Industry anger at understudied RSPCA Assured revisions

Published on : 29 Jan 2024

RSPCA Assured have been the focus of criticism for the scale of investment needed to deliver the proposed amendments

Two months after announcing their new standards for laying hens, RSPCA has extended the deadlines for compliance and rowed back on their requirement for installing verandas on new build and refurbished free range houses.

Verandas on new build and refurbished free range houses are no longer required, or at least not until more UK research is undertaken. The provision of natural light remains in the rules, with guidelines stating that this must be equivalent in size to 3% of the total floor area. Popholes can count towards natural daylight provision. However, if they must be closed for some reason (e.g. a housing order), natural daylight must still be able to penetrate the house. Therefore, alterations will need to be made. Farmers have until 1 January 2031 to install the rest.

Since the initial revisions to the RSPCA laying hen standards were announced last November, RSPCA Assured have been the focus of criticism for the scale of investment needed to deliver the proposed amendments, the weak scientific evidence to back up their perceived benefits and, crucially, the absence of suitable consultation with industry. Officials from the certification scheme and RSPCA met with trade representatives at the RSPCA’s London office on 22 January.

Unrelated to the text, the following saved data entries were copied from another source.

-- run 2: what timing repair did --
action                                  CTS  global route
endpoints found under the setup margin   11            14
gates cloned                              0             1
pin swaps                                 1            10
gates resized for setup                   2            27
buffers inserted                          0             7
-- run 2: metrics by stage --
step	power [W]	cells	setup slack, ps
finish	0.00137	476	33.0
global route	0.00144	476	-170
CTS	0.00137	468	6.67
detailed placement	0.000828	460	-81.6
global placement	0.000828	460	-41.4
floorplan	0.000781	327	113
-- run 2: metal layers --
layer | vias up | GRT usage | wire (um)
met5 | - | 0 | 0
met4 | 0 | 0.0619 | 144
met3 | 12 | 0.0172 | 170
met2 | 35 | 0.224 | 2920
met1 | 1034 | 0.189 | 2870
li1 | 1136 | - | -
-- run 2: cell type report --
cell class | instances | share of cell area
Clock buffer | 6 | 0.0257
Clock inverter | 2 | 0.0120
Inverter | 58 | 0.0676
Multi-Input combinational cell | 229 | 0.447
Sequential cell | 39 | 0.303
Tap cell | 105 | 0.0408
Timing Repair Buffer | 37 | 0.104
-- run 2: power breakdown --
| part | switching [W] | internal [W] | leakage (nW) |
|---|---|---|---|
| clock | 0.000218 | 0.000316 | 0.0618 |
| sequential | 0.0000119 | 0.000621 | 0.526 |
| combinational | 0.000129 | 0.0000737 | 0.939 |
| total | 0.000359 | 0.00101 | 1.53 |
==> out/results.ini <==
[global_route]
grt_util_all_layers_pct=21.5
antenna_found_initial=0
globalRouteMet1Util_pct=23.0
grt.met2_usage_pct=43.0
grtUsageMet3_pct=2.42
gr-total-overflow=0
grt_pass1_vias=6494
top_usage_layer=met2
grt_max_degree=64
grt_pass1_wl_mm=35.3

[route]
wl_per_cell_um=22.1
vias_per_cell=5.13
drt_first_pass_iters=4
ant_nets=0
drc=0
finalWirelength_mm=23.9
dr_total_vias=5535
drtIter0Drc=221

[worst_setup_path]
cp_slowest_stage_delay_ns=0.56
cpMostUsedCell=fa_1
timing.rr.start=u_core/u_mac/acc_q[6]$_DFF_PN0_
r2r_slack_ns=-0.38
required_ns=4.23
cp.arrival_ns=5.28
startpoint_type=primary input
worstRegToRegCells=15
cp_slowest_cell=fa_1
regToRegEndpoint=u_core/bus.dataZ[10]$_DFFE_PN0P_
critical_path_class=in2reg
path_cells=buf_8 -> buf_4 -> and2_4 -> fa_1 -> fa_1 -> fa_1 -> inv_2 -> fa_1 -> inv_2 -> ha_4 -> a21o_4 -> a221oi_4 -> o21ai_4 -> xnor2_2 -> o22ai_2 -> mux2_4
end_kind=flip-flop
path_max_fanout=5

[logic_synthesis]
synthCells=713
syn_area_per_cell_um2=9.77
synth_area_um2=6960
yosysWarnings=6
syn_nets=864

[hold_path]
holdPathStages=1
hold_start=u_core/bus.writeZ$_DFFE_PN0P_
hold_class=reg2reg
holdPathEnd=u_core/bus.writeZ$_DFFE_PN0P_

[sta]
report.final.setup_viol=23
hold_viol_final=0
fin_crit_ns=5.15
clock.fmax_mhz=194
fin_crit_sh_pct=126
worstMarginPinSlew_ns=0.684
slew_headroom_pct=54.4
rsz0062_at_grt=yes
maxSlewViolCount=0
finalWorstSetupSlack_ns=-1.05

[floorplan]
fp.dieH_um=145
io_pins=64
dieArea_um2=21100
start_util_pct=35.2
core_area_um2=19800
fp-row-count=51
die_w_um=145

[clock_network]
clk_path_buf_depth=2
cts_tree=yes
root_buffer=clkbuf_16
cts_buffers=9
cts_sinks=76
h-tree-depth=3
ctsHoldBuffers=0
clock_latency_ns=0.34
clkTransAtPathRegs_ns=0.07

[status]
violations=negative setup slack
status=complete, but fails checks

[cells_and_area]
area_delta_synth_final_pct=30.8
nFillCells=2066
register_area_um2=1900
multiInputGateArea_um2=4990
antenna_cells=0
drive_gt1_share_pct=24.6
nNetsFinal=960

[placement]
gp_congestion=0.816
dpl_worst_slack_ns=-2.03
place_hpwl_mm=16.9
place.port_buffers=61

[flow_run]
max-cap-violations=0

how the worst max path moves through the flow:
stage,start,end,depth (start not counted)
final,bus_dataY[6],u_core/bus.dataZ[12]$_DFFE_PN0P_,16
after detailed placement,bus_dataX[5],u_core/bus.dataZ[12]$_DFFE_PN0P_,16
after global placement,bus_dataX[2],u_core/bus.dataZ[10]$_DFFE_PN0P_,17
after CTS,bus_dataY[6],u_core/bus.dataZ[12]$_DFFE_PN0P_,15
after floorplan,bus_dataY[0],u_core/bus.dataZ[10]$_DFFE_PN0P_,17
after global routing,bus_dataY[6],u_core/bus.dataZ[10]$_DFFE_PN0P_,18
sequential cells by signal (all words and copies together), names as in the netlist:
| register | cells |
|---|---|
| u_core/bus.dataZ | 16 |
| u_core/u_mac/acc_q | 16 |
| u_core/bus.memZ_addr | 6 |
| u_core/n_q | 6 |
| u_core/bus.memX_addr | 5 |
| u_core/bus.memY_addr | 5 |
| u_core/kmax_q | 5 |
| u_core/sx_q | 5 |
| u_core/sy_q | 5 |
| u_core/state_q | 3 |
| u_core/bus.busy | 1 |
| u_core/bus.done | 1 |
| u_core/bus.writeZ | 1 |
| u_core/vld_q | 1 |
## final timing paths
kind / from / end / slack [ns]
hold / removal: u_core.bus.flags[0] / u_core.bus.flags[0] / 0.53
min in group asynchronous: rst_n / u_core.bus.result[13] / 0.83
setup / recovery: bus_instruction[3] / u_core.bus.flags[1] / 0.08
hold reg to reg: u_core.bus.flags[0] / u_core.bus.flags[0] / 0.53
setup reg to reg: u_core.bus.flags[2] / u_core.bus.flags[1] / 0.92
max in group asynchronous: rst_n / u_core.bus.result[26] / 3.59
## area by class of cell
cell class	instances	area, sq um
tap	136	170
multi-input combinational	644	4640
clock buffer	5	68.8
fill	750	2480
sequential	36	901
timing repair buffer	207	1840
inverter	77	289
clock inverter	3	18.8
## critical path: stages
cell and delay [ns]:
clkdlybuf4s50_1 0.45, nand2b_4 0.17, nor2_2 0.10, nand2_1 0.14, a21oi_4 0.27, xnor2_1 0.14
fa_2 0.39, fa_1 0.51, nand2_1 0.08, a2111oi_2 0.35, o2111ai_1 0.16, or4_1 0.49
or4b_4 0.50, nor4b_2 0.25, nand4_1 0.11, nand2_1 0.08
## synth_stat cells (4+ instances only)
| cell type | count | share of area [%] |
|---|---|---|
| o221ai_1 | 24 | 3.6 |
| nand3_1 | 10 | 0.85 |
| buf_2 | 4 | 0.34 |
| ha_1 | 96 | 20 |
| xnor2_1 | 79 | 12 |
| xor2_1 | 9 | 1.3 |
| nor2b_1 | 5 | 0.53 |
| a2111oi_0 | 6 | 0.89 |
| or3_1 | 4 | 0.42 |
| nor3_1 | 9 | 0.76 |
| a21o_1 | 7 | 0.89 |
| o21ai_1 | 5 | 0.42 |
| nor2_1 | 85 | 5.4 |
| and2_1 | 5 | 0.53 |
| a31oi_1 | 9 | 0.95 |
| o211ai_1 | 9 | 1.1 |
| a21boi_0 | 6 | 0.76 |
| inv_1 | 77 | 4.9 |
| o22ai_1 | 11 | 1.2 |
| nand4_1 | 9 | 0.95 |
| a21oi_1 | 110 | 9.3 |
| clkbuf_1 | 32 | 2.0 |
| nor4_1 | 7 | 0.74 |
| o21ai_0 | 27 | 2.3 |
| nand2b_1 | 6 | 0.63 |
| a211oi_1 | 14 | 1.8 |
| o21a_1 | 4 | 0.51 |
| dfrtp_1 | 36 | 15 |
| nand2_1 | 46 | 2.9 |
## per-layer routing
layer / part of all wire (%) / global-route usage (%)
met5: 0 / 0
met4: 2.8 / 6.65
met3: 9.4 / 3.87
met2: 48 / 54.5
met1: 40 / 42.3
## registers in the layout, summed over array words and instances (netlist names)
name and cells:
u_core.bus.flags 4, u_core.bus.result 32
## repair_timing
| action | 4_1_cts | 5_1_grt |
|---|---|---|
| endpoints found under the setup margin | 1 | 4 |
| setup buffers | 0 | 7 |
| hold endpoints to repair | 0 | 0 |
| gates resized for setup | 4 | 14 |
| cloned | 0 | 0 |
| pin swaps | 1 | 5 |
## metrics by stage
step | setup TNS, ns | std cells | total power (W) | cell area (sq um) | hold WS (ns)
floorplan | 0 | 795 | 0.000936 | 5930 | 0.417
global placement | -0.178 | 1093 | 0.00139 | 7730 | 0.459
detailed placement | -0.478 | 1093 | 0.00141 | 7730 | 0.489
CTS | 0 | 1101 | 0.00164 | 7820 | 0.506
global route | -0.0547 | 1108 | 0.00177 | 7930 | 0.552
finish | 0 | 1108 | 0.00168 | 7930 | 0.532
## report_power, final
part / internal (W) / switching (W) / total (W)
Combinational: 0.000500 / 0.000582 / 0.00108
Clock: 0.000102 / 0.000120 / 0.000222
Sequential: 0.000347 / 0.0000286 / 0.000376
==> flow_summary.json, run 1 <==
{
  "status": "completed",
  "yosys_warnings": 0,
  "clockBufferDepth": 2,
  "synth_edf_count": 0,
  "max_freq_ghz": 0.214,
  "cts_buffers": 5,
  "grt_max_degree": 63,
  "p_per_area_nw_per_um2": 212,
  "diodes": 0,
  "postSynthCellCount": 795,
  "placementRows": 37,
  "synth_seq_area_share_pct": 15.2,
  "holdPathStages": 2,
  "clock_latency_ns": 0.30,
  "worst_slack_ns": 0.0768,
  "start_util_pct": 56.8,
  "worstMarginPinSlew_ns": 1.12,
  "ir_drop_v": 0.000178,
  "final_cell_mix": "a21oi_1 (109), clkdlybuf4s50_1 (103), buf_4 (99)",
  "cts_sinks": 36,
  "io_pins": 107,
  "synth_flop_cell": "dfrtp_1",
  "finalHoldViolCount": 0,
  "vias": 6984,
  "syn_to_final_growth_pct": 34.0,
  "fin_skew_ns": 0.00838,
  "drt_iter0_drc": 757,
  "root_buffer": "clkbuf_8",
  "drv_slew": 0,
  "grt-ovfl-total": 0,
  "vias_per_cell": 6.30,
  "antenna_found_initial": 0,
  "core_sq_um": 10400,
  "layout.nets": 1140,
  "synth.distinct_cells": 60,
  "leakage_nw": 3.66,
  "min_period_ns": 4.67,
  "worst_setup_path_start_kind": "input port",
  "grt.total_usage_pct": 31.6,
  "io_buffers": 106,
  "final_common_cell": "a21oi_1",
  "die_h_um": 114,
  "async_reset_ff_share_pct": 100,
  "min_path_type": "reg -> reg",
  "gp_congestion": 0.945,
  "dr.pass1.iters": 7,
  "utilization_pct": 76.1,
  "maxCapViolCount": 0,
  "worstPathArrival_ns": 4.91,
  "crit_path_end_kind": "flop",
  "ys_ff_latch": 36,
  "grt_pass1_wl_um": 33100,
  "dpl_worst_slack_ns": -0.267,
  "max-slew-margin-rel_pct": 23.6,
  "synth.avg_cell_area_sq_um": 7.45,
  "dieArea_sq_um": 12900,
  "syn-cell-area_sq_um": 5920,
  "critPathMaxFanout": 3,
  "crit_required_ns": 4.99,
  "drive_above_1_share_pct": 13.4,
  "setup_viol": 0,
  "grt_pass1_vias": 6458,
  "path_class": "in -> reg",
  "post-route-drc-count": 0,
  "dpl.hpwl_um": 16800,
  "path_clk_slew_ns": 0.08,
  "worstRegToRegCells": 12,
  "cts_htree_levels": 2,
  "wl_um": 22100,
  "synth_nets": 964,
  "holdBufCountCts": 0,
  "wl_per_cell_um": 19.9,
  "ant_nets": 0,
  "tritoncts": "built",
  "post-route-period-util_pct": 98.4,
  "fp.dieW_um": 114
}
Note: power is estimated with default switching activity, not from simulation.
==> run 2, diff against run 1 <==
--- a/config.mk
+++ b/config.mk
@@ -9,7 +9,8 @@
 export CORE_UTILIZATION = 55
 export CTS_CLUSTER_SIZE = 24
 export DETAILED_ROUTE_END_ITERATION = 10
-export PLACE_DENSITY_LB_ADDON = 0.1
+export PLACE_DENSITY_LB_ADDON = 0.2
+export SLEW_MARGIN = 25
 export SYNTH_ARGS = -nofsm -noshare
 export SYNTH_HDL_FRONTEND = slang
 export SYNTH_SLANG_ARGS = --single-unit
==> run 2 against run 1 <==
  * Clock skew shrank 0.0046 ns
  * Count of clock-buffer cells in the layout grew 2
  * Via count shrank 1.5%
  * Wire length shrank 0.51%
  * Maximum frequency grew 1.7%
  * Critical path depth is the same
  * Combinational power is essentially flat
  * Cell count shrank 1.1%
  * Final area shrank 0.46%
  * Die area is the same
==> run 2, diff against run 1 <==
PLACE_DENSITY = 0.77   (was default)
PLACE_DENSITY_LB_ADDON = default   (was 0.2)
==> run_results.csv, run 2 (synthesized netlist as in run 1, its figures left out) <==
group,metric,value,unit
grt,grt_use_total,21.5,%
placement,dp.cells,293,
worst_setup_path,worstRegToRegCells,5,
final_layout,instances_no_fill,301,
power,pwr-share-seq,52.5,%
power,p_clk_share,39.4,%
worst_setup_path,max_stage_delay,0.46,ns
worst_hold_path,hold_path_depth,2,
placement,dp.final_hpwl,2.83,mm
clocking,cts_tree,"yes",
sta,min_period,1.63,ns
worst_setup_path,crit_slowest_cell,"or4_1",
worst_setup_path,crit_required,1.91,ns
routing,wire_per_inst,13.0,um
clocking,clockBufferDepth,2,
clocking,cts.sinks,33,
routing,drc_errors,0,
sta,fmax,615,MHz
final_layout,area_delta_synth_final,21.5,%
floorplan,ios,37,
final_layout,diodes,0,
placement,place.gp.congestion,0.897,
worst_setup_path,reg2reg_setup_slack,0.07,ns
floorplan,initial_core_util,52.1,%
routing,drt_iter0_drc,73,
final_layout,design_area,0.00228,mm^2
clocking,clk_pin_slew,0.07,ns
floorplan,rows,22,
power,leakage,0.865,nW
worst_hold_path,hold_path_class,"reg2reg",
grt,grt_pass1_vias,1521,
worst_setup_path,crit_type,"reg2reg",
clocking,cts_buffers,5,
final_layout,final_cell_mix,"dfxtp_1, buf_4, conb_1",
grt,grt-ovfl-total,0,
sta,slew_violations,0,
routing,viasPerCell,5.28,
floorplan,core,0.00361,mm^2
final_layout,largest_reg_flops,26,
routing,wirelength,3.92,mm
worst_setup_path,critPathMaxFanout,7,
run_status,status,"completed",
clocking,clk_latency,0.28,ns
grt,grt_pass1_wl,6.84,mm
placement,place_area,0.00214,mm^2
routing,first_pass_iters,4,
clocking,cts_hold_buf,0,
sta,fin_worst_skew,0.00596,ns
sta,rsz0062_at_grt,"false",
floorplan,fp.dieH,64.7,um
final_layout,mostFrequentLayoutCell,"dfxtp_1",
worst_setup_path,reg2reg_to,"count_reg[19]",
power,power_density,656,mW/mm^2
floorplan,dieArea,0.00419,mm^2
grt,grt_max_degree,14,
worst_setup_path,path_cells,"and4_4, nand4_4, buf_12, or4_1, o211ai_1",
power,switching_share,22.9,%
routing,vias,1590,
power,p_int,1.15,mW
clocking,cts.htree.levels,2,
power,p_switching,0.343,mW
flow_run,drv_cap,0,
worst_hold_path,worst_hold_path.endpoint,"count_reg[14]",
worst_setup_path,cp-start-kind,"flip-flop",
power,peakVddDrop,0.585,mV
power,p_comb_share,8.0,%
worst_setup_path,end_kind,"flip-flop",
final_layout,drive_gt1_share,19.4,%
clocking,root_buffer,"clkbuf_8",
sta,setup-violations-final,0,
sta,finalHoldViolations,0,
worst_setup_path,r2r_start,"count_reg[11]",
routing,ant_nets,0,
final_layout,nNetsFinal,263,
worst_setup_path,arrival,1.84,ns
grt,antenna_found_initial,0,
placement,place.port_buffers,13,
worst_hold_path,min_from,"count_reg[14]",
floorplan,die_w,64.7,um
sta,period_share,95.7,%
==> src/rtl/if_fetch_unit.sv <==
// Instruction-fetch stage: owns the PC, issues in-order imem reads and buffers FIFO_DEPTH {pc, instr} slots for ID.
// Define IF_PERF_CNT_EN to add the perf_fetch_cnt / perf_stall_cnt outputs.
module if_fetch_unit #(
    parameter int unsigned       ADDR_W     = 32,
    parameter int unsigned       DATA_W     = 32,
    parameter logic [ADDR_W-1:0] RESET_PC   = '0,
    parameter logic [ADDR_W-1:0] PC_INC     = ADDR_W'(4),
    parameter int unsigned       FIFO_DEPTH = 4
) (
    input  logic              clk,
    input  logic              rst_n,
    output logic              imem_req_valid,
    input  logic              imem_req_ready,
    output logic [ADDR_W-1:0] imem_req_addr,
    input  logic              imem_rsp_valid,
    input  logic [DATA_W-1:0] imem_rsp_data,
    input  logic              redirect_valid,
    input  logic [ADDR_W-1:0] redirect_pc,
    output logic              id_valid,
    input  logic              id_ready,
    output logic [DATA_W-1:0] id_instr,
    output logic [ADDR_W-1:0] id_pc,
    output logic [ADDR_W-1:0] id_pc_next
`ifdef IF_PERF_CNT_EN
    ,
    output logic [31:0]       perf_fetch_cnt,
    output logic [31:0]       perf_stall_cnt
`endif
);

    localparam int unsigned       PTR_W      = $clog2(FIFO_DEPTH);
    localparam int unsigned       CNT_W      = PTR_W + 1;
    localparam logic [CNT_W-1:0]  DEPTH_CNT  = CNT_W'(FIFO_DEPTH);
    localparam logic [CNT_W-1:0]  CNT_ONE    = CNT_W'(1);
    localparam logic [PTR_W-1:0]  PTR_ONE    = PTR_W'(1);
    localparam logic [ADDR_W-1:0] ALIGN_MASK = ~ADDR_W'(3);

    typedef enum logic {
        ST_RUN   = 1'b0,
        ST_DRAIN = 1'b1
    } state_t;

    state_t                state;
    logic                  req_en;
    logic [ADDR_W-1:0]     fetch_pc;
    logic [PTR_W-1:0]      head_ptr;
    logic [PTR_W-1:0]      alloc_ptr;
    logic [PTR_W-1:0]      fill_ptr;
    logic [CNT_W-1:0]      occupancy;
    logic [CNT_W-1:0]      pending;
    logic [CNT_W-1:0]      drop_cnt;
    logic [FIFO_DEPTH-1:0] filled;
    logic [ADDR_W-1:0]     slot_pc    [FIFO_DEPTH];
    logic [DATA_W-1:0]     slot_instr [FIFO_DEPTH];

    logic             accept;
    logic             pop;
    logic             rsp_drop;
    logic             rsp_fill;
    logic [CNT_W-1:0] drop_after_rsp;
    logic [CNT_W-1:0] outstanding;
    logic [CNT_W-1:0] drop_on_redirect;

    // req_en holds off issue for the first cycle after reset.
    assign imem_req_valid = req_en && (state == ST_RUN) && (occupancy != DEPTH_CNT) && !redirect_valid;
    assign imem_req_addr  = fetch_pc;
    assign accept         = imem_req_valid && imem_req_ready;

    assign id_valid   = filled[head_ptr];
    assign pop        = id_valid && id_ready;
    assign id_instr   = id_valid ? slot_instr[head_ptr] : '0;
    assign id_pc      = id_valid ? slot_pc[head_ptr] : '0;
    assign id_pc_next = id_valid ? slot_pc[head_ptr] + PC_INC : '0;

    assign rsp_drop       = imem_rsp_valid && (drop_cnt != '0);
    assign rsp_fill       = imem_rsp_valid && (drop_cnt == '0) && (pending != '0);
    assign drop_after_rsp = rsp_drop ? drop_cnt - CNT_ONE : drop_cnt;

    // A response landing in the redirect cycle belongs to the oldest old request and is retired here.
    assign outstanding      = drop_cnt + pending;
    assign drop_on_redirect = (imem_rsp_valid && (outstanding != '0)) ? outstanding - CNT_ONE : outstanding;

    // NOTE: sequential state uses non-blocking assignments so every flop samples pre-edge values.
    always_ff @(posedge clk) begin
        if (!rst_n) begin
            state     <= ST_RUN;
            req_en    <= 1'b0;
            fetch_pc  <= RESET_PC;
            head_ptr  <= '0;
            alloc_ptr <= '0;
            fill_ptr  <= '0;
            occupancy <= '0;
            pending   <= '0;
            drop_cnt  <= '0;
            filled    <= '0;
        end else begin
            req_en <= 1'b1;
            if (redirect_valid) begin
                fetch_pc  <= redirect_pc & ALIGN_MASK;
                head_ptr  <= '0;
                alloc_ptr <= '0;
                fill_ptr  <= '0;
                occupancy <= '0;
                pending   <= '0;
                filled    <= '0;
                drop_cnt  <= drop_on_redirect;
                state     <= (drop_on_redirect != '0) ? ST_DRAIN : ST_RUN;
            end else begin
                if (accept) begin
                    alloc_ptr <= alloc_ptr + PTR_ONE;
                    fetch_pc  <= fetch_pc + PC_INC;
                end
                if (rsp_fill) begin
                    filled[fill_ptr] <= 1'b1;
                    fill_ptr         <= fill_ptr + PTR_ONE;
                end
                if (pop) begin
                    filled[head_ptr] <= 1'b0;
                    head_ptr         <= head_ptr + PTR_ONE;
                end
                occupancy <= occupancy + CNT_W'(accept) - CNT_W'(pop);
                pending   <= pending + CNT_W'(accept) - CNT_W'(rsp_fill);
                drop_cnt  <= drop_after_rsp;
                if ((state == ST_DRAIN) && (drop_after_rsp == '0)) begin
                    state <= ST_RUN;
                end
            end
        end
    end

    // NOTE: slot payload has no reset; the filled bits alone decide whether a slot is visible.
    always_ff @(posedge clk) begin
        if (accept) begin
            slot_pc[alloc_ptr] <= fetch_pc;
        end
        if (rsp_fill) begin
            slot_instr[fill_ptr] <= imem_rsp_data;
        end
    end

`ifdef IF_PERF_CNT_EN
    always_ff @(posedge clk) begin
        if (!rst_n) begin
            perf_fetch_cnt <= '0;
            perf_stall_cnt <= '0;
        end else begin
            if (pop) begin
                perf_fetch_cnt <= perf_fetch_cnt + 32'd1;
            end
            if (!id_valid && (state == ST_RUN)) begin
                perf_stall_cnt <= perf_stall_cnt + 32'd1;
            end
        end
    end
`endif

endmodule
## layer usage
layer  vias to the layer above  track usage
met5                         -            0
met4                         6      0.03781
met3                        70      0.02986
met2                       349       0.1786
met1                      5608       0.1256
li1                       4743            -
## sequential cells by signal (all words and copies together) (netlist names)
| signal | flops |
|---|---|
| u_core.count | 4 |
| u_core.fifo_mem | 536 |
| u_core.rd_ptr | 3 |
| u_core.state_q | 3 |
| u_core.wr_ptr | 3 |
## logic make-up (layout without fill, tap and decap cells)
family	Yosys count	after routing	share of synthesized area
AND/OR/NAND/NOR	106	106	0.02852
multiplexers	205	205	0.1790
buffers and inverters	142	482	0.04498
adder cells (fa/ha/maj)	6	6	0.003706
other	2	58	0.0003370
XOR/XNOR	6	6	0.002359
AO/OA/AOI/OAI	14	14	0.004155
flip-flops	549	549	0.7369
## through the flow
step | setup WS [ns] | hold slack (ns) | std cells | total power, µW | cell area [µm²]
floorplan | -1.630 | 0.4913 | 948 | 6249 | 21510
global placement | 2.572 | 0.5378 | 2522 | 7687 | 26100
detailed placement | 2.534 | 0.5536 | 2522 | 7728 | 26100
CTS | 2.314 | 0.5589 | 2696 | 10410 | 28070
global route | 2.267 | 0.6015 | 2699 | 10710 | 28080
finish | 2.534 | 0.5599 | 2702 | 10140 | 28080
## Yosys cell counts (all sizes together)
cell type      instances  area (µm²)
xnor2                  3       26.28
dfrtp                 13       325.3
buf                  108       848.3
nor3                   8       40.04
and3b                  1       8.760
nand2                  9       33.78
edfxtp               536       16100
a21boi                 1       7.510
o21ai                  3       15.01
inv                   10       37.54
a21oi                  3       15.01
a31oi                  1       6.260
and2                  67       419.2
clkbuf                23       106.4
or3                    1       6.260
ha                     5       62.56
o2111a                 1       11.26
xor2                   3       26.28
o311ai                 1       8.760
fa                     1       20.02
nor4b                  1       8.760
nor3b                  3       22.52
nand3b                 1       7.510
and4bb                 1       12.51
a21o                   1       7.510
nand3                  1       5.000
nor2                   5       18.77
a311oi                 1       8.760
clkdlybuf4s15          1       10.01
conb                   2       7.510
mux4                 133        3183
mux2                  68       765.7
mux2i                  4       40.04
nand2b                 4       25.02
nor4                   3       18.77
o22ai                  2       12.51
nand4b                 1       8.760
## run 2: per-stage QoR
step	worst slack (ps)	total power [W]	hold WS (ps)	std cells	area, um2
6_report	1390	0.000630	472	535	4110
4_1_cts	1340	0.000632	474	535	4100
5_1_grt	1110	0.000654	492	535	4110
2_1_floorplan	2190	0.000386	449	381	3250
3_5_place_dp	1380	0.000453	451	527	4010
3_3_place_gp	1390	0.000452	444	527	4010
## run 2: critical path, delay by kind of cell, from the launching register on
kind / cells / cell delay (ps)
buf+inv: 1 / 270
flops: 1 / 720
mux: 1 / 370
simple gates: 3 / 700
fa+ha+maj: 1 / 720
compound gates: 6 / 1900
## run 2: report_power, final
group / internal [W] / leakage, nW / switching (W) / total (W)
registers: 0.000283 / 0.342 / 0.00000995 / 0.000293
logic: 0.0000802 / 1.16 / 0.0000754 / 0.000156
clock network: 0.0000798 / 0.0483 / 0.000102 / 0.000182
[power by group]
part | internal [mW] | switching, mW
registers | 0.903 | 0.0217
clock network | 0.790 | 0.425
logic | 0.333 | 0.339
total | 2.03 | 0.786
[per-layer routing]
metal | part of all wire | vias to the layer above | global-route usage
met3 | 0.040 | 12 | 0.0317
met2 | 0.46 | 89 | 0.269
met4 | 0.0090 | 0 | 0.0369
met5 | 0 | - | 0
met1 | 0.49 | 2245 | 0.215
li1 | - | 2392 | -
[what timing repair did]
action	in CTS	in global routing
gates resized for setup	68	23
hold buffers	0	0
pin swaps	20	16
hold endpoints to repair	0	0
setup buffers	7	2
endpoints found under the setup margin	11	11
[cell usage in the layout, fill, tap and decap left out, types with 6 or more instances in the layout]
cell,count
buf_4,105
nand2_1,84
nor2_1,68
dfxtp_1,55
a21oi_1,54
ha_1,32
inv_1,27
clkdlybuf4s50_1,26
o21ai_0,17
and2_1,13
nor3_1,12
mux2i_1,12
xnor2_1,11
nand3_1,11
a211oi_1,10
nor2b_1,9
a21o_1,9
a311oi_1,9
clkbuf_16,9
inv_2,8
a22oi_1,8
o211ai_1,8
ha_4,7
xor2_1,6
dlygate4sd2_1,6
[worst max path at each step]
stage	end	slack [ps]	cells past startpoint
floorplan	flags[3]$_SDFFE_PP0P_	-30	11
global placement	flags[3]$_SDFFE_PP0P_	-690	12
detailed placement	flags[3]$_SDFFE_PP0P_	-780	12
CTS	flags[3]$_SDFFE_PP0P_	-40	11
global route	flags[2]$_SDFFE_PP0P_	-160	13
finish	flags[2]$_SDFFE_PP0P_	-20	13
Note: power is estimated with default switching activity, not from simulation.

BFREPA Chairman James Baxter made the journey, joining around a dozen industry leaders in the room and scores more online. Following the meeting, RSPCA Assured immediately issued a press release, suggesting that revisions were in response to the feedback received and represented the conclusions of their discussions with the industry. However, this was not the case when speaking with participants in the meeting. "They're not listening," said one frustrated farmer, adding, "They haven't even been to a farm!" referring to the astonishing admission by RSPCA Assured interim chief operations officer Kelly Grellier that she has yet to visit a free range premise herself, although the scientific officers at the RSPCA who write the standards have spent time on both barn and free-range systems.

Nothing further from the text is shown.